Missing frames are reconstructed by estimating motion between remaining frames using the Farneback optical flow algorithm. Intermediate frames are generated and inserted to produce a complete, smooth video.

Current Methodology

This system currently uses classical computer vision and image processing methods, including:

  • HSV color analysis for frame comparison
  • Optical flow for motion estimation
  • Hybrid interpolation for reconstructing missing frames (combines fast remapping with robust interpolation)

No deep learning models are used in this version, but the architecture is designed to support future integration with neural-based approaches.

Output Flexibility

The system supports two modes of output video generation:

  • OpenCV-based (fast, efficient for standard formats like .mp4)
  • ImageIO-based (flexible, supports formats like .gif, .webm, etc.)

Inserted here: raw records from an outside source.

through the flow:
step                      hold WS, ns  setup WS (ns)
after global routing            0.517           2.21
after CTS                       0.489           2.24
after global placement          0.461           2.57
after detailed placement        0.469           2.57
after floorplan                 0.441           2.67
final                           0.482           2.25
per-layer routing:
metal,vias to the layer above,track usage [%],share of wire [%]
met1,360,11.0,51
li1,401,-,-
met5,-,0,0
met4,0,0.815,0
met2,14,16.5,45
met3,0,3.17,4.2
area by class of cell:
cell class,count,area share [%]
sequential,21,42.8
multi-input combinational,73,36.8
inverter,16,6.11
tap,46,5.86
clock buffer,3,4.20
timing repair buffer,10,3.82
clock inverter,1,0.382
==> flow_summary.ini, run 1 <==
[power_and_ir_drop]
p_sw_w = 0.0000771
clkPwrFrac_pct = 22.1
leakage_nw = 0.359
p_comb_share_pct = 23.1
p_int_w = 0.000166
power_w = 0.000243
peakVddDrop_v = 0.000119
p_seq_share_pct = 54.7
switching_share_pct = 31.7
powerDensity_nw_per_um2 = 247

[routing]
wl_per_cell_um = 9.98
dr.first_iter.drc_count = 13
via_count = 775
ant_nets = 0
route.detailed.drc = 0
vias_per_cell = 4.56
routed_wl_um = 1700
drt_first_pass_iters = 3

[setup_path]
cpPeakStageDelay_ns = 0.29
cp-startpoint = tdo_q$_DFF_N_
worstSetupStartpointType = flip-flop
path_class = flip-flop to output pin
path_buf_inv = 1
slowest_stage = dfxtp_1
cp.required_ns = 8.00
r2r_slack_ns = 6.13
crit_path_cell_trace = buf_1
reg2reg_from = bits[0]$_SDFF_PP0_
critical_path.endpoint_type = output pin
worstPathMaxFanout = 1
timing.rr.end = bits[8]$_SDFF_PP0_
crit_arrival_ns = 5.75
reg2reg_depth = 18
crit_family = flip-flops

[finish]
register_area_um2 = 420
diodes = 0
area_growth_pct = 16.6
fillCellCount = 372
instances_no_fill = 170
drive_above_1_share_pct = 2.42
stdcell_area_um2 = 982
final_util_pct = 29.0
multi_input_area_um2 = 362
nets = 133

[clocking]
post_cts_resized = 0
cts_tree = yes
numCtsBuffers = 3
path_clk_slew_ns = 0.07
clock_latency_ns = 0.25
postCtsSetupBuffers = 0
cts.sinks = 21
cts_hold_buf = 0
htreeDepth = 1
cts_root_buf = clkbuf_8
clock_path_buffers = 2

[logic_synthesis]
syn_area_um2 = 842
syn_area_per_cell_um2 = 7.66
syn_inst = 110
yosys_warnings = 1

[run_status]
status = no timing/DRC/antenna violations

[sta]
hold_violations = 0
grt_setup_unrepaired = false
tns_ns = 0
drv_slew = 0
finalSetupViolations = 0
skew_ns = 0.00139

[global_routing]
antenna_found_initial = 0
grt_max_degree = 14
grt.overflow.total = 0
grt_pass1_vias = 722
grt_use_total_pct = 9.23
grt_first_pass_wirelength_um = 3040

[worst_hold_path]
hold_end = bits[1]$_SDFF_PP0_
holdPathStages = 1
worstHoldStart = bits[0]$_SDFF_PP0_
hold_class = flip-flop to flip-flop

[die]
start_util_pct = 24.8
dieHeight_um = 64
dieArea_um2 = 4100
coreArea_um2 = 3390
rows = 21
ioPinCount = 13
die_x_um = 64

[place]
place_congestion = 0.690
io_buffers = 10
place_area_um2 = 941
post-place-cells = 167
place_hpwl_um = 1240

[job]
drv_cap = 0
Context: an optimization exercise on an open-source flow, tuned for small area, a short achievable clock period and few clock cycles per item. The choices shown serve that exercise and are no tape-out recipe.
For this run, only the layout was checked, not whether the RTL still works.
Power and IR drop assume default switching activity.

--- flow/config.mk ---
export PLATFORM = sky130hd
export DESIGN_NAME = yce_block_conv
export DESIGN_NICKNAME = yce_block_conv
export VERILOG_FILES = /design/flow/design.v
export SDC_FILE = /design/flow/constraint.sdc
export NUM_CORES = 4
export LEC_CHECK = 0
export CAP_MARGIN = 20
export CORE_MARGIN = 2
export CORE_UTILIZATION = 60
export PLACE_DENSITY = 0.72
export SLEW_MARGIN = 20
export SYNTH_HIERARCHICAL = 1
--- flow/constraint.sdc ---
create_clock -name core_clock -period 10.0 [get_ports {clk}]
set_input_delay 2.0000 -clock core_clock [delete_from_list [all_inputs] [get_ports {clk}]]
set_output_delay 2.0000 -clock core_clock [all_outputs]
set_load 0.01 [all_outputs]
--- flow/design.v ---
module yce_fa (input wire a, input wire b, input wire c, output wire s, output wire co);
    assign s  = a ^ b ^ c;
    assign co = (a & b) | (a & c) | (b & c);
endmodule
module yce_ao (input wire g, input wire p, input wire c, output wire y);
    assign y = g | (p & c);
endmodule
module yce_ha (input wire a, input wire b, output wire s, output wire co);
    assign s  = a ^ b;
    assign co = a & b;
endmodule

You can choose the backend by setting a flag in the code, depending on your platform or output needs.

Applications

This project serves as a foundation for various real-world and research applications:

  • Recovery of damaged or incomplete video streams
  • Frame rate upscaling (e.g., 30fps to 60fps)
  • Video summarization using keyframes
  • Preprocessing for deep learning models (temporal consistency, frame interpolation)
  • Restoration in surveillance, drone, and medical video footage

Key Use Case: AI-Oriented Video Dataset Preparation

DeepVision helps in generating clean, temporally consistent video sequences ideal for training AI models in:

  • Action recognition
  • Gesture detection
  • Temporal segmentation
  • Video captioning and understanding

Folder Structure

project/
│
├── main.py                          # Entry point for executing the full pipeline
├── keyframe_extraction.py          # Detects keyframes using HSV differences
├── make_incomplete_video.py        # Drops every other frame
├── hybrid_optical_flow_interpolation.py   # Interpolates missing frames (fast + robust)
├── reconstruct_full_video.py       # Builds final output video
├── README.md                       # This documentation file
└── output/                         # Folder to store results

Hybrid Optical Flow Interpolation

The file hybrid_optical_flow_interpolation.py implements an advanced interpolation method that combines:

  • Fast warping using cv2.remap
  • Edge-correction using RegularGridInterpolator from SciPy

This hybrid approach ensures both speed and accuracy, particularly in edge cases or at motion boundaries.

Future Plans

The next stages of development include:

  • Replacing classical methods with AI-powered frame generation (e.g., RIFE, Super SloMo)
  • Real-time frame interpolation and restoration
  • Evaluation on real-world, low-quality video datasets

How to Run

To run the entire pipeline:

python main.py

Make sure to update the input video path in main.py before running.

Requirements

  • Python 3.7 or higher
  • OpenCV
  • NumPy
  • SciPy
  • ImageIO

Install dependencies using:

pip install -r requirements.txt

Author

Shady Nikooei
Final Year B.Sc. Student in Computer Engineering

This repository will continue to evolve with future integration of deep learning techniques for advanced video restoration and understanding.